DATA SHOWN
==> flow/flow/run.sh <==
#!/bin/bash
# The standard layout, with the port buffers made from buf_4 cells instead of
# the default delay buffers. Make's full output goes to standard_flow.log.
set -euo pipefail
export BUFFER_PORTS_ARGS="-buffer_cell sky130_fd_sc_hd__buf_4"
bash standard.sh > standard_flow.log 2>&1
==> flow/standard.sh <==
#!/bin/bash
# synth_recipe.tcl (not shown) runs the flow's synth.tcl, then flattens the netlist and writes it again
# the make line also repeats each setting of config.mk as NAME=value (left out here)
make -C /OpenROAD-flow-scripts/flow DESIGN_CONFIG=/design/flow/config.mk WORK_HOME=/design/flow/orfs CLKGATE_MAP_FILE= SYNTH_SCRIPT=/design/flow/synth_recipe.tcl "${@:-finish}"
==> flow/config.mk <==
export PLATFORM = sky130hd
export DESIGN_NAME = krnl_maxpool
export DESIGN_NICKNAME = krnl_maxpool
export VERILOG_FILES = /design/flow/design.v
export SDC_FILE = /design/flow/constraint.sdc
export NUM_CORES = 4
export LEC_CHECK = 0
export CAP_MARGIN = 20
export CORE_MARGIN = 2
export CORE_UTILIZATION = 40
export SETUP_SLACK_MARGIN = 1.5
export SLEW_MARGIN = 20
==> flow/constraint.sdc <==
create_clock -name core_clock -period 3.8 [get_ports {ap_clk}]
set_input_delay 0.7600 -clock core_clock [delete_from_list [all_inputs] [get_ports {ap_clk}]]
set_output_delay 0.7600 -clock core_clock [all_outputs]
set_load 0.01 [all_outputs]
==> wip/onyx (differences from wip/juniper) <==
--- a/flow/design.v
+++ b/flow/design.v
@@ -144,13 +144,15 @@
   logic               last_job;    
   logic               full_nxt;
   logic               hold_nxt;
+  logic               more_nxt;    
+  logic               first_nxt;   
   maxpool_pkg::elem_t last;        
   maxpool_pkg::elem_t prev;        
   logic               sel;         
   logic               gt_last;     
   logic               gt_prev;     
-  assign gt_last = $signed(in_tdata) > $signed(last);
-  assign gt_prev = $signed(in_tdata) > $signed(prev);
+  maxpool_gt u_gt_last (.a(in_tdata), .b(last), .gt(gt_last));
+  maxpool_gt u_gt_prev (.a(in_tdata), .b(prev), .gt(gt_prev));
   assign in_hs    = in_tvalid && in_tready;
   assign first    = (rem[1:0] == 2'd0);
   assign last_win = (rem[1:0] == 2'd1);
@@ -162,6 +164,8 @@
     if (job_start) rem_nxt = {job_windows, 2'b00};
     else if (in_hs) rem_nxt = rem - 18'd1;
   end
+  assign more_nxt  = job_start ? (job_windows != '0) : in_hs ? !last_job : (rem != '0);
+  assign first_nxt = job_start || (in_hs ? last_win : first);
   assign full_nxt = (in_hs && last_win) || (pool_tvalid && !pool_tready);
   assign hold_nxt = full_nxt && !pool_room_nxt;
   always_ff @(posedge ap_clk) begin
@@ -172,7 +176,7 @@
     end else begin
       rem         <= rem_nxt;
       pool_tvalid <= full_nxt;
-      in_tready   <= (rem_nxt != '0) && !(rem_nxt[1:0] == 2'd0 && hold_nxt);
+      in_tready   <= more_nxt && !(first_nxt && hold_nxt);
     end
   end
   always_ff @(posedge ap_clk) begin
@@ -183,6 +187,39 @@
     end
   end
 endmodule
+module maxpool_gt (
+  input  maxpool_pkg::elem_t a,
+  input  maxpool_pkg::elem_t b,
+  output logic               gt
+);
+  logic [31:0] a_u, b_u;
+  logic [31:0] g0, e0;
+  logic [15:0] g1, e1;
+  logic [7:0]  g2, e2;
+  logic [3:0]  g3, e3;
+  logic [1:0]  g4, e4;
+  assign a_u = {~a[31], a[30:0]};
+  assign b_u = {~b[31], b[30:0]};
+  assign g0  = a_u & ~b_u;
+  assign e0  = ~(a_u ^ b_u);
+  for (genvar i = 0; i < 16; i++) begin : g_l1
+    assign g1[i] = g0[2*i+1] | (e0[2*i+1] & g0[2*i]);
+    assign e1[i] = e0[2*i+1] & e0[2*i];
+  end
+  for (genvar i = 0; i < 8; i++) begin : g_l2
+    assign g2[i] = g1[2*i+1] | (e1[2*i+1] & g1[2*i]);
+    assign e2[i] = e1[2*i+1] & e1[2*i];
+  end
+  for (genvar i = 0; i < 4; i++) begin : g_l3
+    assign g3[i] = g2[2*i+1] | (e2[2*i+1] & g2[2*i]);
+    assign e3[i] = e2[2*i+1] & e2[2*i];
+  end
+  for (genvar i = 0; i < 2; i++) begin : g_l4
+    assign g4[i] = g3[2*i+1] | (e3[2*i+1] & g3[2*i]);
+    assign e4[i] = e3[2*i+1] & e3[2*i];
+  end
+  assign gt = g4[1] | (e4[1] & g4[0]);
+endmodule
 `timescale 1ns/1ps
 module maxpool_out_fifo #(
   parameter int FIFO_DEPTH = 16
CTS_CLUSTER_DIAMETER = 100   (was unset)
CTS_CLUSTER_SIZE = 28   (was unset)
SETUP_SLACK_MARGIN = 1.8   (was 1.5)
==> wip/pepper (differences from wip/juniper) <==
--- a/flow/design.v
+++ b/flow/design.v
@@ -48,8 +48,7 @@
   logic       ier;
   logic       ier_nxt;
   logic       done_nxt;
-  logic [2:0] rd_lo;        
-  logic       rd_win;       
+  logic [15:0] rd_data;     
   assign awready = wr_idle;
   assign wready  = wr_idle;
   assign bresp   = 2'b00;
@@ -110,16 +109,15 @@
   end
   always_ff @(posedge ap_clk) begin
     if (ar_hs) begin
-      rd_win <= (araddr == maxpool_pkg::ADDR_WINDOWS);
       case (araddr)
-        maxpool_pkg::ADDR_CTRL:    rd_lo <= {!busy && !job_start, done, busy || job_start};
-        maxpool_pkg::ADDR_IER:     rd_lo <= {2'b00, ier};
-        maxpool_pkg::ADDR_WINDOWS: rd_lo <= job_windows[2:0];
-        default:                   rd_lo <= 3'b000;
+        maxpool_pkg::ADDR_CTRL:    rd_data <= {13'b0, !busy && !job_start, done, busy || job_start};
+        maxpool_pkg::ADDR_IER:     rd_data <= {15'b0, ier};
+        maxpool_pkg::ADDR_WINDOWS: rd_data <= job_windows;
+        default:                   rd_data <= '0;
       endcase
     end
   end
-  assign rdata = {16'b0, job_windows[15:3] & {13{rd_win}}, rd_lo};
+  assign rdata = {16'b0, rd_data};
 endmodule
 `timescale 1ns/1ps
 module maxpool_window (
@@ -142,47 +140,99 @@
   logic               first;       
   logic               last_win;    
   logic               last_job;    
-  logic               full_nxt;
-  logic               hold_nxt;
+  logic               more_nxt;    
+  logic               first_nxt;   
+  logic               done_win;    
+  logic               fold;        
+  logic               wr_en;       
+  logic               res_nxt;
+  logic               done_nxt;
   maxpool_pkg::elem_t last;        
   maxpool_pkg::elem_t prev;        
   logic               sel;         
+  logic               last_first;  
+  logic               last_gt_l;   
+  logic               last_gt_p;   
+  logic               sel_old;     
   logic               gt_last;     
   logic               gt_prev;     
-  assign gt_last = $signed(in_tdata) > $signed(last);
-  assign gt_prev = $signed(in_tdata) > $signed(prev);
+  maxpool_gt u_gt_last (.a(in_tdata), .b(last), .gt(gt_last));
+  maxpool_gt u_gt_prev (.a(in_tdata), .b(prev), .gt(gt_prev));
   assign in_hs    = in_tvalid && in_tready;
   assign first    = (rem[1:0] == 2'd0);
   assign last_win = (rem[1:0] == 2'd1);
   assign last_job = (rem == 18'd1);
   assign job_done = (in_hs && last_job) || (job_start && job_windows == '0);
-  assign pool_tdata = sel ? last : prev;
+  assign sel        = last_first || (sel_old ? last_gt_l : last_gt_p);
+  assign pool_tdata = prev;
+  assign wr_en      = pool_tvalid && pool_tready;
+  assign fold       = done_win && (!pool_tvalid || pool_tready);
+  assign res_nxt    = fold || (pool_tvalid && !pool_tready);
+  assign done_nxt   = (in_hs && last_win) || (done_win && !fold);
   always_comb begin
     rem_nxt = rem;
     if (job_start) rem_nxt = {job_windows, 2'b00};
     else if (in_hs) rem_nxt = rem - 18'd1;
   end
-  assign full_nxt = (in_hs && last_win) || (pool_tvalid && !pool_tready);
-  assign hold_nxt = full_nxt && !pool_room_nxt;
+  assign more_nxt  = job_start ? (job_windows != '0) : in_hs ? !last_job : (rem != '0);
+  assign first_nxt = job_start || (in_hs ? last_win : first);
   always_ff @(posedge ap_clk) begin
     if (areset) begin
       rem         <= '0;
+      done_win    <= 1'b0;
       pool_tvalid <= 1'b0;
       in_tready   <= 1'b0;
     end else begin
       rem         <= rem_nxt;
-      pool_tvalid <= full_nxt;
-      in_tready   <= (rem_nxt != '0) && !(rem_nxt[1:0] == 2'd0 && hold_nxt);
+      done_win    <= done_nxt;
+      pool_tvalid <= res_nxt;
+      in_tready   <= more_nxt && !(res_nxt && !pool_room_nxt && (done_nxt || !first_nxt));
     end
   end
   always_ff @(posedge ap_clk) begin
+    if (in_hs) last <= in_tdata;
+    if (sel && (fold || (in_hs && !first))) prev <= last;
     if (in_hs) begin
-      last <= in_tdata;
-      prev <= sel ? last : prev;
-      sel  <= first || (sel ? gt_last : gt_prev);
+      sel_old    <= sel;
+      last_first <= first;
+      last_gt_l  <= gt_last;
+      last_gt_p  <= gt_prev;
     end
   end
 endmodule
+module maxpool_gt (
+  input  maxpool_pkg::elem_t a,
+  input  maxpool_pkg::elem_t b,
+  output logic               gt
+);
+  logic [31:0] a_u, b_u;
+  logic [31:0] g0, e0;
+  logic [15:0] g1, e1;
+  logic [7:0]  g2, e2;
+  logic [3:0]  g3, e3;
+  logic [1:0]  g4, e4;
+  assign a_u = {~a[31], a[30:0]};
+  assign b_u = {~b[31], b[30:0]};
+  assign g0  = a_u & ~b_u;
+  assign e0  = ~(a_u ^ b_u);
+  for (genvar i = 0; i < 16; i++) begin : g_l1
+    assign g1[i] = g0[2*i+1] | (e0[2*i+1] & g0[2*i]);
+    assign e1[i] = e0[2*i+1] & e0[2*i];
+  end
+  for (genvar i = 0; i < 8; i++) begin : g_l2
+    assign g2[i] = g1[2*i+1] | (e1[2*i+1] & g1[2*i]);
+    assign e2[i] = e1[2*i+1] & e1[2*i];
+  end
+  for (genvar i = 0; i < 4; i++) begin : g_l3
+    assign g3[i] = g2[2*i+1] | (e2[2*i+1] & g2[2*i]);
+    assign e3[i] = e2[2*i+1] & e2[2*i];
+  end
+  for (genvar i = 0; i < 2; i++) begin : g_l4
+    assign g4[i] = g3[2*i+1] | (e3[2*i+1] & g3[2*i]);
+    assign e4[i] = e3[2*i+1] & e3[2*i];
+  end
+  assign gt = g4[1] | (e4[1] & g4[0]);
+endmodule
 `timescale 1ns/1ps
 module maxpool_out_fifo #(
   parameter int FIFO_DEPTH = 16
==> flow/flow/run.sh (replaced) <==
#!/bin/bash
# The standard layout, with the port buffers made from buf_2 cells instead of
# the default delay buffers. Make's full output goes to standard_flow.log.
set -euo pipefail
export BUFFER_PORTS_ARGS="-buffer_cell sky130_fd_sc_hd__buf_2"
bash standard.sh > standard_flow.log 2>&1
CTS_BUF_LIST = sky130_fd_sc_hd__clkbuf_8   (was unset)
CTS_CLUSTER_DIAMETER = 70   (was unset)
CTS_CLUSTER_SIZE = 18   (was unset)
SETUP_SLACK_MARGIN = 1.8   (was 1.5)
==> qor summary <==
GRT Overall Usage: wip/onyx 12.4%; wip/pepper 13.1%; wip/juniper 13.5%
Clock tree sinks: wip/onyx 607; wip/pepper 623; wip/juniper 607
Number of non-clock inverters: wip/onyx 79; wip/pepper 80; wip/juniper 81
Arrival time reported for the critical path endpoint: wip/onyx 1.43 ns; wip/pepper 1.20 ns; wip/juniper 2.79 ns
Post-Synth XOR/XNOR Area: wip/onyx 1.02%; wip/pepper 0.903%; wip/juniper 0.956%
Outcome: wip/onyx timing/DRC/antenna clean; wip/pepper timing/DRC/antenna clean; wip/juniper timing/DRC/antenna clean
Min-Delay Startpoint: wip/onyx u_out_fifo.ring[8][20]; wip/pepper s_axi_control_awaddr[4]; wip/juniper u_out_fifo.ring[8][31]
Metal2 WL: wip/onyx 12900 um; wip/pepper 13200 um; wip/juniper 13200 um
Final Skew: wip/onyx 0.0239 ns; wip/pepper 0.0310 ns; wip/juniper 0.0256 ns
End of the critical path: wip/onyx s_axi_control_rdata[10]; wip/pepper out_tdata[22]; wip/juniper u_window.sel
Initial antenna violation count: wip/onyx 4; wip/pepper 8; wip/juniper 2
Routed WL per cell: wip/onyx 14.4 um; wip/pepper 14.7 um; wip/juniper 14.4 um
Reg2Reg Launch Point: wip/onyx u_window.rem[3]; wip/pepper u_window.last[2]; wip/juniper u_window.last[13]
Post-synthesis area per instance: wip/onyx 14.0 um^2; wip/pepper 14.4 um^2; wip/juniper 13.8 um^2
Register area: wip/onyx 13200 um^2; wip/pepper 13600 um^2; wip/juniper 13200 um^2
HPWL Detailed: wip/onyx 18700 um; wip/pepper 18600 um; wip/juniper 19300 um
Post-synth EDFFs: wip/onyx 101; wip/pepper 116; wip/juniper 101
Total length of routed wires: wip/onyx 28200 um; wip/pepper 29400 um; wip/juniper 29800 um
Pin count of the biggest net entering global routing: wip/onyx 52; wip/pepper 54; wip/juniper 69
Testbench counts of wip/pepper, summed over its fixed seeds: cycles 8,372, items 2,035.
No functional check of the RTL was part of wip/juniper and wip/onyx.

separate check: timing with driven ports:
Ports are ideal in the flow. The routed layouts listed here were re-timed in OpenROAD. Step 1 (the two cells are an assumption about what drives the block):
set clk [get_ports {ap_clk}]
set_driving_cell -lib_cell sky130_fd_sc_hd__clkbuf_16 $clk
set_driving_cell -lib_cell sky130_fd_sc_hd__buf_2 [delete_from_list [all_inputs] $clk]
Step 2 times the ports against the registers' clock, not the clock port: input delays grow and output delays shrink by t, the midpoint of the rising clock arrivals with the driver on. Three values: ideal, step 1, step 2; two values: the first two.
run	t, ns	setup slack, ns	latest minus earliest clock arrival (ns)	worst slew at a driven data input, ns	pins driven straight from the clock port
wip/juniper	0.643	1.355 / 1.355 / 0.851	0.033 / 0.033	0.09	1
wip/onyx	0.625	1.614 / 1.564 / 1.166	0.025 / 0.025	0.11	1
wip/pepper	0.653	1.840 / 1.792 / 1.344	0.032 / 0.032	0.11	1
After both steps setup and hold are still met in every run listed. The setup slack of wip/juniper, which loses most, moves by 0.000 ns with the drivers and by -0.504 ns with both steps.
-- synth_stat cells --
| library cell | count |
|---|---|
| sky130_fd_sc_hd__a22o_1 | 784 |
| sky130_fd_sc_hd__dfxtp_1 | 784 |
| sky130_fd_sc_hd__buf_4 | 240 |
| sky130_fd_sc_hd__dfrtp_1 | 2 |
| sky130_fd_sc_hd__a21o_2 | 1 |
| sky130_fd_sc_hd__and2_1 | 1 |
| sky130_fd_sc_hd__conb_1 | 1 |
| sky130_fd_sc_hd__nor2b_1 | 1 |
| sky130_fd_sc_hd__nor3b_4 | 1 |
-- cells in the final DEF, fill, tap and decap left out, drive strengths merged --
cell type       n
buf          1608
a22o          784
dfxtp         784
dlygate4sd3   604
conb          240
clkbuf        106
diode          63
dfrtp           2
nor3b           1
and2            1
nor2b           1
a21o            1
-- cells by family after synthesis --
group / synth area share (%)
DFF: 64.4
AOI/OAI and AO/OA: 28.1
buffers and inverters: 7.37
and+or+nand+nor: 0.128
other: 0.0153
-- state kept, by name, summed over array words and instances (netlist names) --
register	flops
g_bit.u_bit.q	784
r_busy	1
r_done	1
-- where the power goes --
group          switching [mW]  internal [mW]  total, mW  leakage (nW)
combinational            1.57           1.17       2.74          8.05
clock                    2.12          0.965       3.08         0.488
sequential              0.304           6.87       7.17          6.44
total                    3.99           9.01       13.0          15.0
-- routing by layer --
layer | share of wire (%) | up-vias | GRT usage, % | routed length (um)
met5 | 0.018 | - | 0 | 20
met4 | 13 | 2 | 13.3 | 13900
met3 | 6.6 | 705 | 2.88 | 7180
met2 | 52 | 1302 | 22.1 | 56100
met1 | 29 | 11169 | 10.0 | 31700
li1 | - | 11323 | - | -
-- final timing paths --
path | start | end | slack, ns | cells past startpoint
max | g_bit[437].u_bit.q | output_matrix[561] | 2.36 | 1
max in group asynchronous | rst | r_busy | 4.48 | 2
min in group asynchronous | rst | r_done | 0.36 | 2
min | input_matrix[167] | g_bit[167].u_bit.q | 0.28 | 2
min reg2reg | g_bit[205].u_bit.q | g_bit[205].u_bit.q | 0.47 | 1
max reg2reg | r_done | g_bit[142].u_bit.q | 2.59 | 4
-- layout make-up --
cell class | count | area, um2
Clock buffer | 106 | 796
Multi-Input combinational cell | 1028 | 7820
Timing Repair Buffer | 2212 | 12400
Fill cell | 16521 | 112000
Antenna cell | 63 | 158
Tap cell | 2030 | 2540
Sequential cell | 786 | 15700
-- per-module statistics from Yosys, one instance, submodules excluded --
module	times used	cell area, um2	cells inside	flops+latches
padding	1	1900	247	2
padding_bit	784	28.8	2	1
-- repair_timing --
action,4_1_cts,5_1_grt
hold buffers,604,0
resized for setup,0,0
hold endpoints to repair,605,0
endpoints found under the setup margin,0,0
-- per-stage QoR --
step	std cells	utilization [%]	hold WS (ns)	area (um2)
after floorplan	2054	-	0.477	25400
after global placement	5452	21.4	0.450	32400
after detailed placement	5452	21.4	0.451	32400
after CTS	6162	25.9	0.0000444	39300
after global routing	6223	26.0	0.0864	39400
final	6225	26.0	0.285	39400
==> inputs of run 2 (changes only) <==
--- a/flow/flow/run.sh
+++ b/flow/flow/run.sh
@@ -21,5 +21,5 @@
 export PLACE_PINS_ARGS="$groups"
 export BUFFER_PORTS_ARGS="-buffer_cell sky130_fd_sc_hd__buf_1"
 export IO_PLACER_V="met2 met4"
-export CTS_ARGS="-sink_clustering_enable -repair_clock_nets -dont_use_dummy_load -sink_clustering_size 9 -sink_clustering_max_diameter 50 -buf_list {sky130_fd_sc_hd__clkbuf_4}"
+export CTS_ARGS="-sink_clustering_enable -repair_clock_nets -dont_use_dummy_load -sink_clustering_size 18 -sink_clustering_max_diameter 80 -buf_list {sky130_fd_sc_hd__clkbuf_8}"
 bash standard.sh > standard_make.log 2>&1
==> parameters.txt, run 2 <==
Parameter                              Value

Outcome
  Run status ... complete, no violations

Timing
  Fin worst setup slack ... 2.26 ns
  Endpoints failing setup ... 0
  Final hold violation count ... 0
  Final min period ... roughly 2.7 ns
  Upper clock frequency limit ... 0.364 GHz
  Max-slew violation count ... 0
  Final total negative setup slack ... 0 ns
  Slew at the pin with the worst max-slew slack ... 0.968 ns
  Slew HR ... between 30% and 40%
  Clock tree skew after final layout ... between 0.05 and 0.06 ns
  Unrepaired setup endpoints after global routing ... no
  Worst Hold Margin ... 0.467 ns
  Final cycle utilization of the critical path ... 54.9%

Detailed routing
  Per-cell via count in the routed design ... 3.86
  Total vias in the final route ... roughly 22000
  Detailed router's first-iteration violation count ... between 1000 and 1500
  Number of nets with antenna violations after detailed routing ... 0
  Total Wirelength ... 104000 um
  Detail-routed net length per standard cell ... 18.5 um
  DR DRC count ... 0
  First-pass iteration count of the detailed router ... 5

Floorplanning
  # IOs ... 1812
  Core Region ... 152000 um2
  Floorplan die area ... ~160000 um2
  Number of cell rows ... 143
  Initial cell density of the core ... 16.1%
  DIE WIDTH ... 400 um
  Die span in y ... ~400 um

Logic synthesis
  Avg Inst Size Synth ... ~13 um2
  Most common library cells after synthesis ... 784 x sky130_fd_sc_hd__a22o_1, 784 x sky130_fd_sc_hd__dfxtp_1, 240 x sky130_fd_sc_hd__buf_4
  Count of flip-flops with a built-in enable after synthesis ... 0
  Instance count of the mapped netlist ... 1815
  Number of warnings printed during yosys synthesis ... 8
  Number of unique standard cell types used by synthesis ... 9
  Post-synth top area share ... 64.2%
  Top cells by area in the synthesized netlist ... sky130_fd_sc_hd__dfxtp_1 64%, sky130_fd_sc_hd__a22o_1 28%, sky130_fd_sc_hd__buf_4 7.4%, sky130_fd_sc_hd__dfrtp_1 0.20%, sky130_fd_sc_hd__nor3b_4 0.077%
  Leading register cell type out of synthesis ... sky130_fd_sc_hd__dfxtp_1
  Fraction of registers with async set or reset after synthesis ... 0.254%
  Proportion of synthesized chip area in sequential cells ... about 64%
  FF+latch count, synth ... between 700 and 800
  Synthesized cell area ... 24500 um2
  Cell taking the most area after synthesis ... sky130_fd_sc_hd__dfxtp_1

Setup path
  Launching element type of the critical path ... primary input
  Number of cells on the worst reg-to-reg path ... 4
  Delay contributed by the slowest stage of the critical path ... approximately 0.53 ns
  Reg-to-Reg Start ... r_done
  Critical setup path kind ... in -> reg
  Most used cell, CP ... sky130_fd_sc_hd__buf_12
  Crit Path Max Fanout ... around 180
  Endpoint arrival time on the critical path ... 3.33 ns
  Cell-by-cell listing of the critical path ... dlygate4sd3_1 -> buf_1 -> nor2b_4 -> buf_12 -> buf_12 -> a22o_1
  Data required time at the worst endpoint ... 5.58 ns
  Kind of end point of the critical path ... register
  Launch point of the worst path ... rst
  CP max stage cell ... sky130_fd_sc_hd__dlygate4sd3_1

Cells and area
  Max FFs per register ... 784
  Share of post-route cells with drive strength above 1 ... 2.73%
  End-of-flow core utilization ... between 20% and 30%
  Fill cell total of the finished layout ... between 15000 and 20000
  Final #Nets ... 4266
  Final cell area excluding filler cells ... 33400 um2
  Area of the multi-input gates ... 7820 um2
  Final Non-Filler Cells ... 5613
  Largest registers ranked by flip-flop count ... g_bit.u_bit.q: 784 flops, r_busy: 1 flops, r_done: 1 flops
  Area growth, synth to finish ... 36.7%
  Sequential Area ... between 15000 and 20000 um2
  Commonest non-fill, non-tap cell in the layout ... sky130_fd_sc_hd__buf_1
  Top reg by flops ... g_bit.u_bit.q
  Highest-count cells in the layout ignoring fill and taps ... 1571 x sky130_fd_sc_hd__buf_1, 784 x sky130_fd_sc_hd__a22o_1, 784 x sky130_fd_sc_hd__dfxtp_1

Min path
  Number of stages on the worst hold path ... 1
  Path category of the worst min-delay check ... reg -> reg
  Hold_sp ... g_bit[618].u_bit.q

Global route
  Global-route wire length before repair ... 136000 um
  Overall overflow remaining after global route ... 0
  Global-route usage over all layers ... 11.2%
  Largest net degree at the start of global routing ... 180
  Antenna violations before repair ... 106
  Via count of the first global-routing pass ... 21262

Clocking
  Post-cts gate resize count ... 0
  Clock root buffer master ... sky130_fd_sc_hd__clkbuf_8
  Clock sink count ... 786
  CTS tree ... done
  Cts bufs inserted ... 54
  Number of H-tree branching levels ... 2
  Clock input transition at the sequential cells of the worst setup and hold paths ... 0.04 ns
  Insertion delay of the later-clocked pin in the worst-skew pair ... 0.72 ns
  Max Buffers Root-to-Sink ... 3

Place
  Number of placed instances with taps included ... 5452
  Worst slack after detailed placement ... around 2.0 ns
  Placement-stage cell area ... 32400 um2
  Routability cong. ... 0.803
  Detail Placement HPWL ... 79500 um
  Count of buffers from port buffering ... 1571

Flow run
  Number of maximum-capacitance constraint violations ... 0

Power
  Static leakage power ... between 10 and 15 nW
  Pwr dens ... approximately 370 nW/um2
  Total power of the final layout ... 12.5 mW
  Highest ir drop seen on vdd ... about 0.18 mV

DESCRIPTION OF THE TASK
From the entries above, show each line that includes the string "summed".

ANSWER SECTION
Testbench counts of wip/pepper, summed over its fixed seeds: cycles 8,372, items 2,035.
-- state kept, by name, summed over array words and instances (netlist names) --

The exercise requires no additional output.